Given information Block Start

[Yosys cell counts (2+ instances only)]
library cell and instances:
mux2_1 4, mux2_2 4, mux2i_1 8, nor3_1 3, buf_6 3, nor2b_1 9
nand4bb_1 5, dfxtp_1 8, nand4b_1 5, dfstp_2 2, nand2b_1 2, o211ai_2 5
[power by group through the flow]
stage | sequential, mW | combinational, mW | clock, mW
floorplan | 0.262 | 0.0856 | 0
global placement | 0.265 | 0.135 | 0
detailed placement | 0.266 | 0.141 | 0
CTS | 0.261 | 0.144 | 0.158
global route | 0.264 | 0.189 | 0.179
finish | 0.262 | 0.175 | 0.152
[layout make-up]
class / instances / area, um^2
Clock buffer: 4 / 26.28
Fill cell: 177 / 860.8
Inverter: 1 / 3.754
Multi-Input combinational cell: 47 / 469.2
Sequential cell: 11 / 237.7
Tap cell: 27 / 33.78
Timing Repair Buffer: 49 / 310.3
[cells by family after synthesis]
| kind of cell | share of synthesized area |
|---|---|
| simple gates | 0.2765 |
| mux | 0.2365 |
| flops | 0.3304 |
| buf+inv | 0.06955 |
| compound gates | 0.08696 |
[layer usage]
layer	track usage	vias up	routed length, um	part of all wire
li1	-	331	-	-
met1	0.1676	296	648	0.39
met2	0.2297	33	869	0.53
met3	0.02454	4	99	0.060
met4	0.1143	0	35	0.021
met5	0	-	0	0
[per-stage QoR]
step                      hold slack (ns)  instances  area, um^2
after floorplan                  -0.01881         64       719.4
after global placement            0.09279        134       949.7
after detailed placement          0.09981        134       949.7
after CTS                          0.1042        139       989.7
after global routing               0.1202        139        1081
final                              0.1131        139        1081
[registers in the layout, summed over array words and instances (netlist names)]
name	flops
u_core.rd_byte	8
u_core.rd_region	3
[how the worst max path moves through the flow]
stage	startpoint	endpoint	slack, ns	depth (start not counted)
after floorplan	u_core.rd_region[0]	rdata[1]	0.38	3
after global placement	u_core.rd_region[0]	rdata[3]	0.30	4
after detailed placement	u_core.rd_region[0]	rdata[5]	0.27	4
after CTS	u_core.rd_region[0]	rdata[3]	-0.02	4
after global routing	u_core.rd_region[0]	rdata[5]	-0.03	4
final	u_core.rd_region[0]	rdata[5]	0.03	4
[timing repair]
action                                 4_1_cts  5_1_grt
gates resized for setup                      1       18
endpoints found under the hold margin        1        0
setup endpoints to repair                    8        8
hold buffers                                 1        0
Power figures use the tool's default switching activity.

Given information Block End

■ Work request
Whenever "floorplan" occurs in a line above, copy that line.

■ Completed task
floorplan | 0.262 | 0.0856 | 0
after floorplan                  -0.01881         64       719.4
after floorplan	u_core.rd_region[0]	rdata[1]	0.38	3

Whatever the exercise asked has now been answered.